### Task brief
All lines of the material below that include the string "floorplan" are to be copied.

### Material shown
--- --- ---

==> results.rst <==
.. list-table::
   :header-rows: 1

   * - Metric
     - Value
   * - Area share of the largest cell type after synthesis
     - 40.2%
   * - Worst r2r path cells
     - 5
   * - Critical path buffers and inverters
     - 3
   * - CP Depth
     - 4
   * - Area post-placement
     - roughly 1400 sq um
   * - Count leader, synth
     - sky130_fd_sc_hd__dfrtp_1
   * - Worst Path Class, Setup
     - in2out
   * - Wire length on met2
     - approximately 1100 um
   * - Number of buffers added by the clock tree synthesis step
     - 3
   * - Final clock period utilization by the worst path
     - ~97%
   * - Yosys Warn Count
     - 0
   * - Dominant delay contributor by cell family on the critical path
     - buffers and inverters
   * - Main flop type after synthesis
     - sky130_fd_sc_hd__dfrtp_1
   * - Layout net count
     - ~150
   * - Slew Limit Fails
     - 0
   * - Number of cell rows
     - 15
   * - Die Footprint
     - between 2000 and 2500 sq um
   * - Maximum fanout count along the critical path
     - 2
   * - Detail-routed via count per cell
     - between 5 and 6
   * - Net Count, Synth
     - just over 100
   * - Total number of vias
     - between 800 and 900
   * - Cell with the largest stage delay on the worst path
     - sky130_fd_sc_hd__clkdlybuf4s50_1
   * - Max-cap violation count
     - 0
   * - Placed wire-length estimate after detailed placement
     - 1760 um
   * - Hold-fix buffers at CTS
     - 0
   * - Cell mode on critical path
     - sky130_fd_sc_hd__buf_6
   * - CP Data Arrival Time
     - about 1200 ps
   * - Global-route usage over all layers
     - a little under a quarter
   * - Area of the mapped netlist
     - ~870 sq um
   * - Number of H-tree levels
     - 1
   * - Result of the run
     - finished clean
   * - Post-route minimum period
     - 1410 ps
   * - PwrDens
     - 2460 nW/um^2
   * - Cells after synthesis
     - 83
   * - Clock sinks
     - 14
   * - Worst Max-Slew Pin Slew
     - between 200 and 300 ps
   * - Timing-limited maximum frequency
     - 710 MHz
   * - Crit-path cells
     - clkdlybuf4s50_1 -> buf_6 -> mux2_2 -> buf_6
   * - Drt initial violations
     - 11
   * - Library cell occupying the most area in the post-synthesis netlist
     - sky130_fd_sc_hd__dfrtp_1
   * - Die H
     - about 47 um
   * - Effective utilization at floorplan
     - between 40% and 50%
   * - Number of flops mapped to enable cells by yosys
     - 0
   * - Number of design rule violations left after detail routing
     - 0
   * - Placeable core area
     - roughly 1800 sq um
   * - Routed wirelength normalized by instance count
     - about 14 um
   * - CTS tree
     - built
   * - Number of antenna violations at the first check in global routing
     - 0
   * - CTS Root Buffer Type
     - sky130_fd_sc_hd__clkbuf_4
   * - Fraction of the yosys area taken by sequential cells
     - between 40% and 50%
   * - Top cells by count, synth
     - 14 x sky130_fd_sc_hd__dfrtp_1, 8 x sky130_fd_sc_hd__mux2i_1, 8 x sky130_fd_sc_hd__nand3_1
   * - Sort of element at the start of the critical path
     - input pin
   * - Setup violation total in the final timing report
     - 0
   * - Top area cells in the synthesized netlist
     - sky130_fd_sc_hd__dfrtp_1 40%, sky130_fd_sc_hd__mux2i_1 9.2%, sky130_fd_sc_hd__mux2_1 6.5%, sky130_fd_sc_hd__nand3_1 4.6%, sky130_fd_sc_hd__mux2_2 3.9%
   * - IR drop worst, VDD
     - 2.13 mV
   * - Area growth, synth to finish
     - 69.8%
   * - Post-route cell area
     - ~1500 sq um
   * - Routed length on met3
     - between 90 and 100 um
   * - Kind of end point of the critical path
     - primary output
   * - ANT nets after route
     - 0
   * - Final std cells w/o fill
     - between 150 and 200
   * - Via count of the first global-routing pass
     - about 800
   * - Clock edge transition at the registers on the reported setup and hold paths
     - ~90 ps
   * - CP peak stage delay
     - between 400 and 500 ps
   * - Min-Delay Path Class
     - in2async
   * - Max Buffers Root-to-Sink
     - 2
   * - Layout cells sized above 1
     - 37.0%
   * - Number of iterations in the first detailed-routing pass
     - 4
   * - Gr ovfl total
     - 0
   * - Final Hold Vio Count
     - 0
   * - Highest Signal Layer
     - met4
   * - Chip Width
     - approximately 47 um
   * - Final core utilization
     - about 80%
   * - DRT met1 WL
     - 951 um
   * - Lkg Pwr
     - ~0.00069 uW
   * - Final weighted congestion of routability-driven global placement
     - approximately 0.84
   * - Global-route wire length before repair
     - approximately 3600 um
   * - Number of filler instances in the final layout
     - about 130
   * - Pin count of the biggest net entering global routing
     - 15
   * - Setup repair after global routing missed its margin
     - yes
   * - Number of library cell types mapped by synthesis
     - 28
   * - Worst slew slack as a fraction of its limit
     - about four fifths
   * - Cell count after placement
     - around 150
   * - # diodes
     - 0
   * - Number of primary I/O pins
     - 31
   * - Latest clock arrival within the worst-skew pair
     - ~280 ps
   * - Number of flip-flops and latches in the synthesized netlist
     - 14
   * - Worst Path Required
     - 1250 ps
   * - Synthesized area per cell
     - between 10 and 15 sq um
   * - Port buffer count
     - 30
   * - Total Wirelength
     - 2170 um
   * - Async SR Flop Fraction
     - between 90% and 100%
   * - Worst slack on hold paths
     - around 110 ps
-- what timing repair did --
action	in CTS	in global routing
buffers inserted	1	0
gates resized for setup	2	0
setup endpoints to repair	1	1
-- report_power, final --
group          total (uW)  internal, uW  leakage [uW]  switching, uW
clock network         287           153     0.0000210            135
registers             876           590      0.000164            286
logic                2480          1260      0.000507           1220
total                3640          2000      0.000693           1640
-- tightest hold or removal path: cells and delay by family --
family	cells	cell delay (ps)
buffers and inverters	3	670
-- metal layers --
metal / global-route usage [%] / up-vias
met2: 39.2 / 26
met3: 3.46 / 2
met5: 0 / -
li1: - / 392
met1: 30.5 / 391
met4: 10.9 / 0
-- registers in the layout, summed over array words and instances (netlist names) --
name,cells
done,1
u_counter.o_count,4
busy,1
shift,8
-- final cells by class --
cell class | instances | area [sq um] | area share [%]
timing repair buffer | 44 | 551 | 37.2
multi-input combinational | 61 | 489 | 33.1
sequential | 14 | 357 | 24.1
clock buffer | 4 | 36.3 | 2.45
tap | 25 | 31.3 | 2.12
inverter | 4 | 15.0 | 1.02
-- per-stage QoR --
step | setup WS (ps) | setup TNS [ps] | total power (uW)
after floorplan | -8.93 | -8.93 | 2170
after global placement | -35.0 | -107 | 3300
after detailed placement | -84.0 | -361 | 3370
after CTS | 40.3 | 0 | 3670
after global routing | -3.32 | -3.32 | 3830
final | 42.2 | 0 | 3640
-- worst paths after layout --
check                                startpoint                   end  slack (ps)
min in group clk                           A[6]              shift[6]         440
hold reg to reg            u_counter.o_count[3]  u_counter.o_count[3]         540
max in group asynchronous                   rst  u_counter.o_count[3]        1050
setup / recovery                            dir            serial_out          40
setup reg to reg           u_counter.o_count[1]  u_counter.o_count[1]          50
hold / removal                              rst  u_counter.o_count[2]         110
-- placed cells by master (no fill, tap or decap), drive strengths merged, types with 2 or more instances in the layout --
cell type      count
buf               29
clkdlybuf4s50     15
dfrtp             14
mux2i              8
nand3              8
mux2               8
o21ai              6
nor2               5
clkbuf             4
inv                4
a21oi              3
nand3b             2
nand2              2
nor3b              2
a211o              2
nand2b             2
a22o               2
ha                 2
[src/rtl/sync_fifo.sv]
// Small synchronous first-word-fall-through FIFO.
//
// Ports:
//   clock_i     system clock
//   reset_i     synchronous active-high reset, empties the FIFO
//   push_i      write pushData_i this edge (dropped when full and no pop)
//   pushData_i  data to store
//   pop_i       discard the head entry this edge (ignored when empty)
//   popData_o   current head entry, valid while empty_o is low
//   full_o      count_o == DEPTH
//   empty_o     count_o == 0
//   count_o     number of stored entries
//
// A push and a pop on the same edge are both honoured, including when
// the FIFO is full: the head is consumed while the new entry takes the
// freed slot.
module sync_fifo #(
  parameter int WIDTH = 8,
  parameter int DEPTH = 4
) (
  input  logic                     clock_i,
  input  logic                     reset_i,
  input  logic                     push_i,
  input  logic [WIDTH-1:0]         pushData_i,
  input  logic                     pop_i,
  output logic [WIDTH-1:0]         popData_o,
  output logic                     full_o,
  output logic                     empty_o,
  output logic [$clog2(DEPTH):0]   count_o
);

  localparam int PTR_W = $clog2(DEPTH);
  localparam int CNT_W = PTR_W + 1;

  logic [WIDTH-1:0] mem_q [DEPTH];
  logic [PTR_W-1:0] wrPtr_q, wrPtr_d;
  logic [PTR_W-1:0] rdPtr_q, rdPtr_d;
  logic [CNT_W-1:0] count_q, count_d;
  logic             doPush;
  logic             doPop;

  assign full_o    = (count_q == CNT_W'(DEPTH));
  assign empty_o   = (count_q == '0);
  assign count_o   = count_q;
  assign popData_o = mem_q[rdPtr_q];

  // Work out which requests actually take effect this edge and the
  // resulting pointer/count values. Pointers wrap naturally because
  // DEPTH is a power of two.
  always_comb begin
    doPop   = pop_i && !empty_o;
    doPush  = push_i && (!full_o || doPop);
    wrPtr_d = wrPtr_q;
    rdPtr_d = rdPtr_q;
    count_d = count_q;
    if (doPush) begin
      wrPtr_d = wrPtr_q + 1'b1;
    end
    if (doPop) begin
      rdPtr_d = rdPtr_q + 1'b1;
    end
    case ({doPush, doPop})
      2'b10:   count_d = count_q + 1'b1;
      2'b01:   count_d = count_q - 1'b1;
      default: count_d = count_q;
    endcase
  end

  // Pointer and occupancy registers
  always_ff @(posedge clock_i) begin
    if (reset_i) begin
      wrPtr_q <= '0;
      rdPtr_q <= '0;
      count_q <= '0;
    end else begin
      wrPtr_q <= wrPtr_d;
      rdPtr_q <= rdPtr_d;
      count_q <= count_d;
    end
  end

  // Storage array; contents need no reset since count gates visibility
  always_ff @(posedge clock_i) begin
    if (doPush) begin
      mem_q[wrPtr_q] <= pushData_i;
    end
  end

endmodule

[src/rtl/perif_uart_tx.sv]
// Memory-mapped UART transmitter (8N1, LSB first) in the PERIF region.
//
// Ports:
//   clock        system clock
//   reset        synchronous active-high reset
//   cs           peripheral select
//   address      byte address, bits [4:3] pick the register
//   write_en     1 = store, 0 = load (qualified by cs)
//   size         access size, not used by this block
//   data_in      store data
//   data_out     load data, zero when not reading
//   data_out_en  high while cs && !write_en
//   tx           serial output, idles high
//   tx_irq       registered interrupt: irq_en && FIFO empty && FSM idle
//
// Registers (address[4:3]):
//   0 TXDATA  (W)   push data_in[7:0], reads 0
//   1 STATUS  (R/W) {ovf, count[2:0], empty, full, busy}; write 1 to bit6 clears ovf
//   2 BAUDDIV (R/W) clock cycles per bit, 0 behaves as 1
//   3 CTRL    (R/W) {irq_en, tx_enable}
module perif_uart_tx
  import perif_pkg::*;
#(
  parameter int               FIFO_DEPTH = 4,
  parameter logic [DIV_W-1:0] DIV_RESET  = 16'd4,
  parameter int               DATA_W     = 64
) (
  input  logic              clock,
  input  logic              reset,
  input  logic              cs,
  input  logic [31:0]       address,
  input  logic              write_en,
  input  logic [1:0]        size,
  input  logic [DATA_W-1:0] data_in,
  output logic [DATA_W-1:0] data_out,
  output logic              data_out_en,
  output logic              tx,
  output logic              tx_irq
);

  localparam int CNT_W = $clog2(FIFO_DEPTH) + 1;

  // Bus decode
  logic [1:0] regSel;
  logic       wrStrobe;
  logic       rdStrobe;
  logic       pushReq;

  // FIFO interface
  logic             popReq;
  logic [7:0]       fifoHead;
  logic             fifoFull;
  logic             fifoEmpty;
  logic [CNT_W-1:0] fifoCount;

  // Register file
  logic [DIV_W-1:0] baudDiv_q, baudDiv_d;
  logic             txEn_q, txEn_d;
  logic             irqEn_q, irqEn_d;
  logic             overflow_q, overflow_d;

  // Transmit engine
  txState_e         state_q, state_d;
  logic [DIV_W-1:0] baudCnt_q, baudCnt_d;
  logic [DIV_W-1:0] bitDiv_q, bitDiv_d;
  logic [2:0]       bitCnt_q, bitCnt_d;
  logic [7:0]       shift_q, shift_d;
  logic             tx_q, tx_d;
  logic             irq_q, irq_d;
  logic             bitEnd;
  logic             busy;

  // Read data before the output enable gate
  logic [DATA_W-1:0] rdData;

  // Address bits outside [4:3], the access size and the upper store data
  // have no meaning for this block.
  logic unusedBits;
  assign unusedBits = ^{address[31:5], address[2:0], size, data_in[DATA_W-1:DIV_W]};

  assign regSel      = address[4:3];
  assign wrStrobe    = cs && write_en;
  assign rdStrobe    = cs && !write_en;
  assign pushReq     = wrStrobe && (regSel == REG_TXDATA);
  assign data_out_en = rdStrobe;
  assign busy        = (state_q != ST_IDLE);
  assign tx          = tx_q;
  assign tx_irq      = irq_q;

  sync_fifo #(
    .WIDTH (8),
    .DEPTH (FIFO_DEPTH)
  ) uFifo (
    .clock_i    (clock),
    .reset_i    (reset),
    .push_i     (pushReq),
    .pushData_i (data_in[7:0]),
    .pop_i      (popReq),
    .popData_o  (fifoHead),
    .full_o     (fifoFull),
    .empty_o    (fifoEmpty),
    .count_o    (fifoCount)
  );

  // Register writes. Overflow is raised only when a push is actually
  // refused, i.e. the FIFO is full and the transmitter is not popping on
  // the same edge. A clear and a refused push cannot collide because they
  // target different registers.
  always_comb begin
    baudDiv_d  = baudDiv_q;
    txEn_d     = txEn_q;
    irqEn_d    = irqEn_q;
    overflow_d = overflow_q;
    if (wrStrobe) begin
      case (regSel)
        REG_STATUS: begin
          if (data_in[STAT_OVF]) begin
            overflow_d = 1'b0;
          end
        end
        REG_BAUDDIV: baudDiv_d = data_in[DIV_W-1:0];
        REG_CTRL: begin
          txEn_d  = data_in[CTRL_TXEN];
          irqEn_d = data_in[CTRL_IRQEN];
        end
        default: ;
      endcase
    end
    if (pushReq && fifoFull && !popReq) begin
      overflow_d = 1'b1;
    end
  end

  // Register file state
  always_ff @(posedge clock) begin
    if (reset) begin
      baudDiv_q  <= DIV_RESET;
      txEn_q     <= 1'b1;
      irqEn_q    <= 1'b0;
      overflow_q <= 1'b0;
    end else begin
      baudDiv_q  <= baudDiv_d;
      txEn_q     <= txEn_d;
      irqEn_q    <= irqEn_d;
      overflow_q <= overflow_d;
    end
  end

  // Combinational read mux; loads always return a zero-extended word.
  always_comb begin
    rdData = '0;
    case (regSel)
      REG_STATUS: begin
        rdData[STAT_BUSY]                         = busy;
        rdData[STAT_FULL]                         = fifoFull;
        rdData[STAT_EMPTY]                        = fifoEmpty;
        rdData[STAT_COUNT_LO +: STAT_COUNT_W]     = STAT_COUNT_W'(fifoCount);
        rdData[STAT_OVF]                          = overflow_q;
      end
      REG_BAUDDIV: rdData[DIV_W-1:0] = baudDiv_q;
      REG_CTRL: begin
        rdData[CTRL_TXEN]  = txEn_q;
        rdData[CTRL_IRQEN] = irqEn_q;
      end
      default: rdData = '0;
    endcase
    data_out = rdStrobe ? rdData : '0;
  end

  // Transmit FSM next state. The divisor is captured into bitDiv at the
  // start of each frame so BAUDDIV writes during a frame only affect the
  // next one. tx_enable is only consulted in IDLE, so clearing it lets a
  // frame in progress run to its stop bit. Because leaving IDLE needs a
  // full cycle in IDLE, frames are always separated by one idle cycle.
  always_comb begin
    state_d   = state_q;
    baudCnt_d = baudCnt_q;
    bitDiv_d  = bitDiv_q;
    bitCnt_d  = bitCnt_q;
    shift_d   = shift_q;
    popReq    = 1'b0;
    bitEnd    = (baudCnt_q == (bitDiv_q - 16'd1));

    if (state_q != ST_IDLE) begin
      baudCnt_d = bitEnd ? '0 : (baudCnt_q + 16'd1);
    end

    case (state_q)
      ST_IDLE: begin
        if (txEn_q && !fifoEmpty) begin
          popReq    = 1'b1;
          shift_d   = fifoHead;
          bitDiv_d  = effDiv(baudDiv_q);
          bitCnt_d  = '0;
          baudCnt_d = '0;
          state_d   = ST_START;
        end
      end
      ST_START: begin
        if (bitEnd) begin
          bitCnt_d = '0;
          state_d  = ST_DATA;
        end
      end
      ST_DATA: begin
        if (bitEnd) begin
          shift_d = {1'b0, shift_q[7:1]};
          if (bitCnt_q == 3'd7) begin
            state_d = ST_STOP;
          end else begin
            bitCnt_d = bitCnt_q + 3'd1;
          end
        end
      end
      ST_STOP: begin
        if (bitEnd) begin
          state_d = ST_IDLE;
        end
      end
      default: state_d = ST_IDLE;
    endcase

    // The line level is registered from the next state so tx changes on
    // the same edge as the FSM and never glitches.
    case (state_d)
      ST_START: tx_d = 1'b0;
      ST_DATA:  tx_d = shift_d[0];
      default:  tx_d = 1'b1;
    endcase

    irq_d = irqEn_q && fifoEmpty && (state_q == ST_IDLE);
  end

  // Transmit engine state; reset aborts any frame and forces the line high
  always_ff @(posedge clock) begin
    if (reset) begin
      state_q   <= ST_IDLE;
      baudCnt_q <= '0;
      bitDiv_q  <= effDiv(DIV_RESET);
      bitCnt_q  <= '0;
      shift_q   <= '0;
      tx_q      <= 1'b1;
      irq_q     <= 1'b0;
    end else begin
      state_q   <= state_d;
      baudCnt_q <= baudCnt_d;
      bitDiv_q  <= bitDiv_d;
      bitCnt_q  <= bitCnt_d;
      shift_q   <= shift_d;
      tx_q      <= tx_d;
      irq_q     <= irq_d;
    end
  end

endmodule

--- --- ---

### Answer section
   * - Effective utilization at floorplan
after floorplan | -8.93 | -8.93 | 2170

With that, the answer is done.